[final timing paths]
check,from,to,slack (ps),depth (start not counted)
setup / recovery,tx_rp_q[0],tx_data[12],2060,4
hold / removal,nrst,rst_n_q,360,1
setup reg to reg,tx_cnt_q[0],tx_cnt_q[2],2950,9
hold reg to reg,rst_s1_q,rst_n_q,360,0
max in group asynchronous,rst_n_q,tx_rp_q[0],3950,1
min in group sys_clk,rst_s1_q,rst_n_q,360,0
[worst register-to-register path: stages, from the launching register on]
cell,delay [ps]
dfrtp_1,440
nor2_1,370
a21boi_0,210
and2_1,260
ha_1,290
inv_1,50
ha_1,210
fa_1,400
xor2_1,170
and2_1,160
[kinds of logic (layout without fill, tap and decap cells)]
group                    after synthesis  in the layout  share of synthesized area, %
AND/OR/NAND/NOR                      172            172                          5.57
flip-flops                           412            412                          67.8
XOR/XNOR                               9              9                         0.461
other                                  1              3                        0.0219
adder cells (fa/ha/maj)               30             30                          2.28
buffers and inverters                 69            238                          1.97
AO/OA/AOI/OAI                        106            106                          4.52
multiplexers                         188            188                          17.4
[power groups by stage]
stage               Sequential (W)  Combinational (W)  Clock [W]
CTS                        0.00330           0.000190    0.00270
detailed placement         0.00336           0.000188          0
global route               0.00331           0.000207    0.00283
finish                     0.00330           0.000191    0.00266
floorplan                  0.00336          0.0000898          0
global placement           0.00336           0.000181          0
$ cat src/common/nfh_pkg.sv
// package for the nor flash host controller
package nfh_pkg;

  localparam int ADDR_W = 24;
  localparam int DATA_W = 16;

  // word-mode command offsets
  localparam logic [ADDR_W-1:0] WORD_UNLOCK1 = 24'h000555;
  localparam logic [ADDR_W-1:0] WORD_UNLOCK2 = 24'h0002aa;
  // byte-mode command offsets
  localparam logic [ADDR_W-1:0] BYTE_UNLOCK1 = 24'h000aaa;
  localparam logic [ADDR_W-1:0] BYTE_UNLOCK2 = 24'h000555;

  localparam logic [DATA_W-1:0] CMD_UNLOCK1   = 16'h00aa;
  localparam logic [DATA_W-1:0] CMD_UNLOCK2   = 16'h0055;
  localparam logic [DATA_W-1:0] CMD_ID_ENTRY  = 16'h0090;
  localparam logic [DATA_W-1:0] CMD_PROGRAM   = 16'h00a0;
  localparam logic [DATA_W-1:0] CMD_RESET     = 16'h00f0;

  // identification read offsets
  localparam logic [ADDR_W-1:0] ID_MAKER      = 24'h000000;
  localparam logic [ADDR_W-1:0] ID_DEV1       = 24'h000001;
  localparam logic [ADDR_W-1:0] ID_SECURE     = 24'h000003;
  localparam logic [ADDR_W-1:0] ID_DEV2       = 24'h00000e;
  localparam logic [ADDR_W-1:0] ID_DEV3       = 24'h00000f;
  localparam logic [ADDR_W-1:0] ID_SECT_LOCK  = 24'h000002;

  localparam int  DATA_BIT_SEVEN = 7;
  localparam int  TOGGLE_BIT     = 6;
  localparam int  TIMEOUT_BIT    = 5;

  // strobe phase timing, ns at 100 ns clock
  localparam int CLK_NS       = 100;
  localparam int PHASE_NS     = 100;
  localparam int PHASE_CYC    = (PHASE_NS + CLK_NS - 1) / CLK_NS;
  localparam int PHASE_CYC_1  = (PHASE_CYC < 1) ? 1 : PHASE_CYC;

  typedef enum logic [2:0]
  {
    OP_READ,
    OP_ID_ENTER,
    OP_ID_EXIT,
    OP_PROGRAM,
    OP_RESET_CMD
  } nfh_op_e;

  typedef struct packed
  {
    nfh_op_e             op;
    logic [ADDR_W-1:0]   addr;
    logic [DATA_W-1:0]   data;
  } nfh_req_s;

  typedef struct packed
  {
    logic                ce_n;
    logic                we_n;
    logic                oe_n;
    logic [ADDR_W-1:0]   addr;
    logic [DATA_W-1:0]   dq_out;
    logic                dq_oe;
  } nfh_pins_s;

  typedef struct packed
  {
    logic                done;
    logic                fail;
    logic [DATA_W-1:0]   rdata;
  } nfh_rsp_s;

endpackage

$ cat src/rtl/nfh_bus_cycle.sv
// one asynchronous-strobe bus cycle, read or write, on the flash pins
`timescale 1ns/1ps
module nfh_bus_cycle #(
  parameter int PHASE = nfh_pkg::PHASE_CYC_1
)(
  input  wire logic                        i_core_clk,
  input  wire logic                        i_rst,
  input  wire logic                        i_ce,
  input  wire logic                        i_start,
  input  wire logic                        i_write,
  input  wire logic [nfh_pkg::ADDR_W-1:0]  i_addr,
  input  wire logic [nfh_pkg::DATA_W-1:0]  i_wdata,
  input  wire logic [nfh_pkg::DATA_W-1:0]  i_dq,
  output nfh_pkg::nfh_pins_s               o_pins,
  output logic [nfh_pkg::DATA_W-1:0]       o_rdata,
  output logic                             o_busy,
  output logic                             o_done
);

  initial
  begin
    if (PHASE < 1 || PHASE > 255)
      $error("phase count out of range");
  end

  typedef enum logic [1:0] {BC_IDLE, BC_SETUP, BC_STROBE, BC_HOLD} nfh_bc_e;

  typedef struct packed
  {
    nfh_bc_e                    st;
    logic [7:0]                 cnt;
    nfh_pkg::nfh_pins_s         pins;
    logic [nfh_pkg::DATA_W-1:0] rdata;
    logic                       done;
  } nfh_bc_s;

  localparam logic [7:0] PHASE_LAST = 8'(PHASE - 1);

  nfh_bc_s r;
  nfh_bc_s next_r;

  always_comb
  begin
    next_r = r;
    next_r.done = 1'b0;
    unique case (r.st)
      BC_IDLE:
      begin
        if (i_start)
        begin
          // address and oe set up before strobes fall
          next_r.pins.addr = i_addr;
          next_r.pins.dq_out = i_wdata;
          next_r.pins.dq_oe = i_write;
          next_r.pins.oe_n = 1'b1;
          next_r.cnt = 8'h00;
          next_r.st = BC_SETUP;
        end
      end
      BC_SETUP:
      begin
        next_r.pins.ce_n = 1'b0;
        next_r.pins.we_n = !r.pins.dq_oe;
        next_r.pins.oe_n = r.pins.dq_oe;
        next_r.st = BC_STROBE;
      end
      BC_STROBE:
      begin
        if (r.cnt == PHASE_LAST)
        begin
          next_r.rdata = r.pins.dq_oe ? r.rdata : i_dq;
          next_r.pins.ce_n = 1'b1;
          next_r.pins.we_n = 1'b1;
          next_r.pins.oe_n = 1'b1;
          next_r.cnt = 8'h00;
          next_r.st = BC_HOLD;
        end
        else
          next_r.cnt = r.cnt + 8'h01;
      end
      BC_HOLD:
      begin
        // data held past the rising strobe edge
        next_r.pins.dq_oe = 1'b0;
        next_r.done = 1'b1;
        next_r.st = BC_IDLE;
      end
    endcase
  end

  always_ff @(posedge i_core_clk)
  begin
    if (i_rst)
    begin
      r <= '0;
      r.st <= BC_IDLE;
      r.pins.ce_n <= 1'b1;
      r.pins.we_n <= 1'b1;
      r.pins.oe_n <= 1'b1;
    end
    else if (i_ce)
      r <= next_r;
  end

  assign o_pins  = r.pins;
  assign o_rdata = r.rdata;
  assign o_busy  = (r.st != BC_IDLE);
  assign o_done  = r.done;

endmodule

$ cat src/rtl/nfh_host.sv
// host controller driving a parallel nor flash command interface
`timescale 1ns/1ps
//////////////////////////////////////////////////////////////////////////////
// Overview of operation
// - id entry is aa at 555, 55 at 2aa, 90 at 555.
// - one f0 write at any address leaves id mode.
// - each write holds ce and we low, oe high.
// - program is aa 555, 55 2aa, a0 555, then data at target.
// - hardware reset aborts program; host repeats whole sequence. here reset only returns the host to idle; the requester reissues.
// - host polls until not busy; on timeout error writes reset.
// - host leaves id mode with the reset command.
// - host never issues id entry while programming.
//////////////////////////////////////////////////////////////////////////////
module nfh_host #(
  parameter int POLL_MAX = 4096
)(
  input  wire logic                        i_core_clk,
  input  wire logic                        i_rst,
  input  wire logic                        i_ce,
  input  wire logic                        i_byte_mode,
  input  wire logic                        i_req_valid,
  input  nfh_pkg::nfh_req_s                i_req,
  output logic                             o_req_ready,
  output nfh_pkg::nfh_rsp_s                o_rsp,
  output nfh_pkg::nfh_pins_s               o_pins,
  input  wire logic [nfh_pkg::DATA_W-1:0]  i_dq
);

  initial
  begin
    if (POLL_MAX < 1 || POLL_MAX > 65535)
      $error("poll limit out of range");
  end

  typedef enum logic [3:0]
  {
    HS_IDLE, HS_SEQ, HS_POLL_A, HS_POLL_B, HS_RECOVER, HS_RESP
  } nfh_hs_e;

  typedef struct packed
  {
    nfh_hs_e                    st;
    nfh_pkg::nfh_req_s          req;
    logic [2:0]                 step;
    logic [15:0]                polls;
    logic [nfh_pkg::DATA_W-1:0] last;
    logic                       fail;
    nfh_pkg::nfh_rsp_s          rsp;
  } nfh_host_s;

  localparam logic [15:0] POLL_LAST = 16'(POLL_MAX - 1);

  nfh_host_s                    r;
  nfh_host_s                    next_r;
  logic                         bc_start;
  logic                         bc_write;
  logic [nfh_pkg::ADDR_W-1:0]   bc_addr;
  logic [nfh_pkg::DATA_W-1:0]   bc_wdata;
  logic [nfh_pkg::DATA_W-1:0]   bc_rdata;
  logic                         bc_busy;
  logic                         bc_done;
  logic [nfh_pkg::ADDR_W-1:0]   ul1;
  logic [nfh_pkg::ADDR_W-1:0]   ul2;
  logic [2:0]                   seq_len;

  nfh_bus_cycle nfh_bus_cycle_i (
    .i_core_clk (i_core_clk),
    .i_rst      (i_rst),
    .i_ce       (i_ce),
    .i_start    (bc_start),
    .i_write    (bc_write),
    .i_addr     (bc_addr),
    .i_wdata    (bc_wdata),
    .i_dq       (i_dq),
    .o_pins     (o_pins),
    .o_rdata    (bc_rdata),
    .o_busy     (bc_busy),
    .o_done     (bc_done)
  );

  //////////////////////////////////////////////////////////////////////////
  // command step table

  always_comb
  begin
    ul1 = i_byte_mode ? nfh_pkg::BYTE_UNLOCK1 : nfh_pkg::WORD_UNLOCK1;
    ul2 = i_byte_mode ? nfh_pkg::BYTE_UNLOCK2 : nfh_pkg::WORD_UNLOCK2;
    bc_write = 1'b1;
    bc_addr  = r.req.addr;
    bc_wdata = r.req.data;
    seq_len  = 3'd1;
    unique case (r.req.op)
      nfh_pkg::OP_READ:
      begin
        bc_write = 1'b0;
      end
      nfh_pkg::OP_ID_EXIT, nfh_pkg::OP_RESET_CMD:
      begin
        bc_wdata = nfh_pkg::CMD_RESET;
      end
      nfh_pkg::OP_ID_ENTER, nfh_pkg::OP_PROGRAM:
      begin
        seq_len = (r.req.op == nfh_pkg::OP_PROGRAM) ? 3'd4 : 3'd3;
        unique case (r.step)
          3'd0:
          begin
            bc_addr  = ul1;
            bc_wdata = nfh_pkg::CMD_UNLOCK1;
          end
          3'd1:
          begin
            bc_addr  = ul2;
            bc_wdata = nfh_pkg::CMD_UNLOCK2;
          end
          3'd2:
          begin
            bc_addr  = ul1;
            bc_wdata = (r.req.op == nfh_pkg::OP_PROGRAM) ?
                       nfh_pkg::CMD_PROGRAM : nfh_pkg::CMD_ID_ENTRY;
          end
          default:
          begin
            bc_addr  = r.req.addr;
            bc_wdata = r.req.data;
          end
        endcase
      end
      default:
      begin
        bc_write = 1'b0;
      end
    endcase
    // status polls are reads at the target, never writes
    if (r.st == HS_POLL_A || r.st == HS_POLL_B)
      bc_write = 1'b0;
  end

  //////////////////////////////////////////////////////////////////////////
  // sequencer

  assign o_req_ready = (r.st == HS_IDLE);

  always_comb
  begin
    next_r = r;
    next_r.rsp.done = 1'b0;
    bc_start = 1'b0;
    unique case (r.st)
      HS_IDLE:
      begin
        if (i_req_valid)
        begin
          next_r.req   = i_req;
          next_r.step  = 3'd0;
          next_r.polls = 16'h0000;
          next_r.fail  = 1'b0;
          next_r.st    = HS_SEQ;
        end
      end
      HS_SEQ:
      begin
        bc_start = !bc_busy && !bc_done;
        if (bc_done)
        begin
          if (r.req.op == nfh_pkg::OP_READ)
          begin
            next_r.rsp.rdata = i_byte_mode ? {8'h00, bc_rdata[7:0]} : bc_rdata;
            next_r.st = HS_RESP;
          end
          else if (r.step + 3'd1 == seq_len)
          begin
            if (r.req.op == nfh_pkg::OP_PROGRAM)
              next_r.st = HS_POLL_A;
            else
              next_r.st = HS_RESP;
          end
          else
            next_r.step = r.step + 3'd1;
        end
      end
      HS_POLL_A:
      begin
        // toggle polling: two reads compared on bit six
        bc_start = !bc_busy && !bc_done;
        if (bc_done)
        begin
          next_r.last = bc_rdata;
          next_r.st = HS_POLL_B;
        end
      end
      HS_POLL_B:
      begin
        bc_start = !bc_busy && !bc_done;
        if (bc_done)
        begin
          next_r.last = bc_rdata;
          if (bc_rdata[nfh_pkg::TOGGLE_BIT] == r.last[nfh_pkg::TOGGLE_BIT])
          begin
            next_r.rsp.rdata = bc_rdata;
            next_r.st = HS_RESP;
          end
          else if (r.last[nfh_pkg::TIMEOUT_BIT] || r.polls == POLL_LAST)
          begin
            next_r.fail = 1'b1;
            next_r.req.op = nfh_pkg::OP_RESET_CMD;
            next_r.st = HS_RECOVER;
          end
          else
            next_r.polls = r.polls + 16'h0001;
        end
      end
      HS_RECOVER:
      begin
        bc_start = !bc_busy && !bc_done;
        if (bc_done)
          next_r.st = HS_RESP;
      end
      HS_RESP:
      begin
        next_r.rsp.done = 1'b1;
        next_r.rsp.fail = r.fail;
        next_r.st = HS_IDLE;
      end
      default:
      begin
        next_r.st = HS_IDLE;
      end
    endcase
  end

  always_ff @(posedge i_core_clk)
  begin
    if (i_rst)
    begin
      r <= '0;
      r.st <= HS_IDLE;
    end
    else if (i_ce)
      r <= next_r;
  end

  assign o_rsp = r.rsp;

endmodule

$ cat config.mk
export PLATFORM = sky130hd
export DESIGN_NAME = nfh_host
export DESIGN_NICKNAME = d
export VERILOG_FILES = /design/src/common/nfh_pkg.sv /design/src/rtl/nfh_bus_cycle.sv /design/src/rtl/nfh_host.sv
export SDC_FILE = /design/constraint.sdc
export NUM_CORES = 1
export LEC_CHECK = 0
export ABC_AREA = 0
export BUFFER_PORTS_ARGS = -buffer_cell sky130_fd_sc_hd__buf_2
export CORE_UTILIZATION = 55
export DETAILED_ROUTE_END_ITERATION = 7
export GPL_TIMING_DRIVEN = 0
export PLACE_DENSITY = 0.79
export SLEW_MARGIN = 20
export SYNTH_ARGS = -nofsm -noshare
export SYNTH_HDL_FRONTEND = slang
export SYNTH_SLANG_ARGS = --single-unit
$ cat constraint.sdc
create_clock -name i_core_clk -period 3.4 [get_ports i_core_clk]
set_clock_uncertainty 0.05 [all_clocks]
set_input_delay 0 -clock i_core_clk [delete_from_list [all_inputs] [get_ports i_core_clk]]
set_output_delay 0 -clock i_core_clk [all_outputs]
set_load 0.01 [all_outputs]
## Yosys cells after proc, flatten, opt, wreduce, memory -nomap -nowiden

Cells that the tools add are included.

- Output and inout bits: 63
- Flip-flop bits (word level): 163
- Input bits: 64
- Word-level logic and storage cells: 155

- $add $sub $neg: 3
- Equal/unequal tests: 33
- Muxes and demuxes: 57
- Reduce and logical (&&, ||, !) cells: 40
- Bitwise logic cells: 1

Operator list:

| cell | count |
|---|---|
| $mux 16 | 7 |
| $pmux 16 s2 | 3 |
| $mux 66 | 1 |
| $pmux 16 s3 | 1 |
| $pmux 24 s2 | 1 |
| $mux 42 | 1 |
| $mux 33 | 1 |
| $mux 24 | 1 |
| $mux 3 | 8 |
| $mux 4 | 6 |
| $reduce_and 6->1 | 4 |
| $mux 7 | 3 |
| $pmux 4 s5 | 1 |
| $reduce_and 3->1 | 6 |
| $add 16x1->16 const B | 1 |
| $eq 16x12->1 const B | 1 |
| $pmux 8 s2 | 1 |
| $reduce_bool 2->1 | 8 |
| $ne 2x1->1 const B | 7 |
| $ne 2x2->1 const B | 7 |
| $pmux 7 s2 | 1 |
| $mux 12 | 1 |
| $pmux 3 s2 | 2 |
| $reduce_and 4->1 | 3 |
| 37 further kinds | 58 |

## Longest topological paths before layout

- Word-level depth: 8
- Mapped depth: 9
- Mapped depth without buffers: 7

## Hierarchy

From an unflattened synthesis, not the netlist that was laid out.

- Cell total of the unflattened synthesis: 907
- Area total of the unflattened synthesis: 7460.9 µm²

Modules (own cells, without submodules):

| module | area each (µm²) | sequential area each (µm²) | times used | cells each |
|---|---|---|---|---|
| nfh_host | 4264.1 | 1721.7 | 1 | 528 |
| nfh_bus_cycle | 3196.8 | 1421.4 | 1 | 379 |

## Worst setup path before layout

OpenSTA, ideal clock, no wires.

- Kind: register to register
- Start point: reg r[51] in the netlist's numbering
- End point: reg r[99] in the netlist's numbering
- Library setup time: 0.096 ns
- Buffers on the path: 0
- Stages on the path, launching flop included: 8
- Period minus slack after synthesis: 2.377 ns
- Slack: 1.023 ns
- Data arrival time: 2.231 ns
- Cell sequence: dfxtp_1 inv_1 ha_1 o21a_1 a2111oi_0 nor2b_1 or4_1 o41ai_2

- Cells in the longest elaborated chain, start to end: 4

Ends and longest elaborated chain:

| element | line | source |
|---|---|---|
| from (decl) | nfh_host.sv:53 | `nfh_host_s r;` |
| from (signal assigned) | nfh_host.sv:239 | `r <= next_r;` |
| $add 3x1->3 | nfh_host.sv:170 | `else if (r.step + 3'd1 == seq_len)` |
| $eq 3x3->1 | nfh_host.sv:170 |  |
| $ne 3x3->1 (no source line) | n/a |  |
| $reduce_and 8->1 (no source line) | n/a |  |

Every way passes these cells.
A chain may end at the register's enable or synchronous reset.

## Worst setup path after layout

Same ends and word-level chain as after synthesis.

==> summary.md <==
| Metric | Value |
|---|---|
| Peak Freq | `approximately 0.36 GHz` |
| WP data required | `3.68 ns` |
| Hold buffers post-CTS | `62` |
| IO Count | `~130` |
| Vias per cell | `approximately 5.5` |
| Final #Nets | `between 1,000 and 1,500` |
| Crit end category | `flip-flop` |
| Final period utilization | `0.827` |
| Post-layout util | `0.735` |
| Commonest cells post-synth | `dfxtp_1 (157), nand2_1 (156), a21oi_1 (92)` |
| Vias | `6,857` |
| Worst skew pair latency | `between 0.4 and 0.5 ns` |
| WHS Path Cells | `4` |
| FP Rows | `41` |
| RSZ-0062 raised after global routing | `no` |
| Number of synthesized flops with an enable pin | `0` |
| First-pass GRT wire length | `31,300 um` |
| Clk root buf | `clkbuf_16` |
| Final setup margin | `0.588 ns` |
| Worst r2r path cells | `7` |
| Worst setup SP type | `flip-flop` |
| Post-synth ARST share | `0` |
| Top delay family on crit path | `compound AO/OA/AOI/OAI gates` |
| Worst path cell trace | `inv_1, ha_1, o21a_1, a2111oi_0, nor2b_1, or4_1, o41ai_2` |
| HPWL after DPL | `~13,000 um` |
| Die W | `117 um` |
| Share of cells above drive strength 1 | `0.229` |
| CP peak stage delay | `approximately 0.58 ns` |
| Register area share after synthesis | `0.435` |
| Max VDD drop | `roughly 400 uV` |
| WL per Instance | `15.7 um` |
| Worst-path clk slew | `about 0.06 ns` |
| Buf+Inv Stages, Crit Path | `1` |
| Flip-flop and latch count after synthesis | `approximately 160` |
| Mapped cell area | `~0.0072 mm^2` |
| Max Root-Sink Buffers | `2` |
| Num CTS Buffers | `17` |
| Area delta synth->final | `29.4%` |
| Vias in the first global route | `6,536` |
| Synth top area share | `0.435` |
| Netlist cell types | `a little under 70` |
| Slew Viols, Final | `0` |
| Initial core utilization | `0.568` |
| Synthesis Warnings | `0` |
| Fillers | `between 900 and 1,000` |
| Status | `complete, no violations` |
| Total die area | `0.0136 mm^2` |
| Pwr Density | `approximately 490 mW/mm^2` |
| Hold WC Path Type | `in -> reg` |
| Count of buffers from port buffering | `roughly 120` |
| Setup violations, final | `0` |
| Iteration-0 DRC Markers | `465` |
| Leakage power | `slightly below 4 nW` |
| Max cap viols | `0` |
| Hold Fails Final Rpt | `0` |
| Actual slew at the worst max-slew pin | `about 1.1 ns` |
| PostCTS Resize Cnt | `0` |
| Relative slew slack | `0.260` |
| CTS tree | `yes` |
| Most common cell in the netlist | `dfxtp_1` |
| Setup TNS | `0 ns` |
| Number of H-tree levels | `4` |
| Ant. Diodes | `0` |
| Postcts setup bufs | `0` |
| WP depth | `7` |
| Critical path class | `reg -> reg` |
| Critical Path Fanout Max | `7` |
| Top area cells in the synthesized netlist | `dfxtp_1 (43%), nand2_1 (8.1%), buf_4 (6.5%)` |
| Total gr overflow | `0` |
| Dpl ws | `slightly below 0.7 ns` |
| CP arrival | `approximately 3 ns` |
| Final GP Congestion | `about 0.87` |
| Yosys top cell by area | `dfxtp_1` |
| Drc violations | `0` |
| Synthesized area per cell | `8.44 um^2` |
| Top FF cell, synth | `dfxtp_1` |
| Final Critical Period | `around 2.8 ns` |
| Total GRT Usage | `0.298` |
| Core region area | `around 0.013 mm^2` |
| CTS sink cnt | `between 150 and 200` |
| Remaining antenna violation count after routing | `0` |
| Drt total wl | `between 15,000 and 20,000 um` |
| Initial DRT Pass Iterations | `6` |
| Syn nets | `approximately 930` |
| Die Y | `approximately 120 um` |
| Gate Count Post-Synth | `between 800 and 900` |
| Slowest cell on the critical path | `or4_1` |
| Largest net degree at the start of global routing | `17` |
| Initial antenna violation count | `0` |
state kept, by name (all words and copies together) (netlist names):
register and flops:
nfh_bus_cycle_i.o_done 1, r 68, nfh_bus_cycle_i.o_rdata 16, nfh_bus_cycle_i.o_pins 44
o_rsp 18, nfh_bus_cycle_i.r 10
worst register-to-register path: stages, from the launching register on:
cell	delay (ns)
dfxtp_1	0.46
inv_1	0.19
ha_1	0.38
o21a_1	0.12
a2111oi_0	0.50
nor2b_1	0.20
or4_1	0.58
o41ai_2	0.23
power by group:
part           total [mW]  internal [mW]  switching (mW)
clock                2.17           1.41           0.760
sequential           1.93           1.89          0.0344
combinational       0.470          0.209           0.262
total                4.57           3.52            1.06
final cells by class:
type | instances | area (um^2) | area share
Tap cell | 172 | 215 | 0.0230
Multi-Input combinational cell | 568 | 3300 | 0.353
Clock buffer | 21 | 460 | 0.0492
Buffer | 116 | 723 | 0.0773
Timing Repair Buffer | 186 | 1240 | 0.133
Clock inverter | 10 | 210 | 0.0225
Inverter | 16 | 60.1 | 0.00642
Sequential cell | 157 | 3140 | 0.336
kinds of logic after synthesis:
logic type	share of synthesized area
and+or+nand+nor	0.217
adders and majority gates	0.0225
DFF	0.435
buffers and inverters	0.108
muxes	0.0363
xor gates and xnor gates	0.0156
AOI/OAI and AO/OA	0.165
worst paths after layout:
check	from	to	slack, ns
min	i_ce	nfh_bus_cycle_i.r[61]$_SDFFE_PP0P_	0.1
max	r[51]$_SDFFE_PP0P_	r[99]$_SDFFE_PP0P_	0.59
max reg2reg	r[51]$_SDFFE_PP0P_	r[99]$_SDFFE_PP0P_	0.59
min reg2reg	r[54]$_SDFFE_PP0P_	r[54]$_SDFFE_PP0P_	0.41
cell usage in the layout (no fill, tap or decap), types with 3 or more instances in the layout:
master and count:
dfxtp_1 157, nand2_1 156, buf_2 128, a21oi_1 92
nor2_1 69, buf_4 63, dlygate4sd3_1 62, clkbuf_1 43
nand3_1 30, mux2i_1 24, a211oi_1 19, clkbuf_16 17
inv_1 16, ha_1 13, o21ai_0 11, nand4_1 10
xnor2_1 10, o211ai_1 9, or4_1 9, a22o_1 8
or3_1 7, nand2b_1 7, o311ai_0 7, bufinv_16 6
nand4b_1 5, a21o_1 5, and2_1 5, nand3b_1 5
o31a_1 4, a31oi_1 4, buf_6 4, o21ai_1 4
nor3b_1 4, a32oi_1 3, clkbuf_8 3, nor3_1 3
o31ai_1 3
routing by layer:
layer / track usage / vias up / wire length, um
met5: 0 / - / 0
met4: 0.121 / 0 / 481
met3: 0.0576 / 49 / 1110
met2: 0.501 / 262 / 9390
met1: 0.374 / 3225 / 8600
li1: - / 3321 / -
through the flow:
stage / instances / cell area, um^2 / power [mW] / hold slack (ns)
2_1_floorplan: 857 / 7230 / 2.23 / 0.0860
5_1_grt: 1246 / 9360 / 4.71 / 0.134
4_1_cts: 1246 / 9360 / 4.57 / 0.0839
3_3_place_gp: 1153 / 8070 / 2.36 / 0.178
6_report: 1246 / 9360 / 4.57 / 0.0988
3_5_place_dp: 1153 / 8070 / 2.37 / 0.192
Note: power is estimated with default switching activity, not from simulation.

..........

Work required: Copy out the lines above, from the one holding "5_1_grt: 1246 / 9360 / 4.71 / 0.134" through the final line, with no other lines.

Answer:
5_1_grt: 1246 / 9360 / 4.71 / 0.134
4_1_cts: 1246 / 9360 / 4.57 / 0.0839
3_3_place_gp: 1153 / 8070 / 2.36 / 0.178
6_report: 1246 / 9360 / 4.57 / 0.0988
3_5_place_dp: 1153 / 8070 / 2.37 / 0.192
Note: power is estimated with default switching activity, not from simulation.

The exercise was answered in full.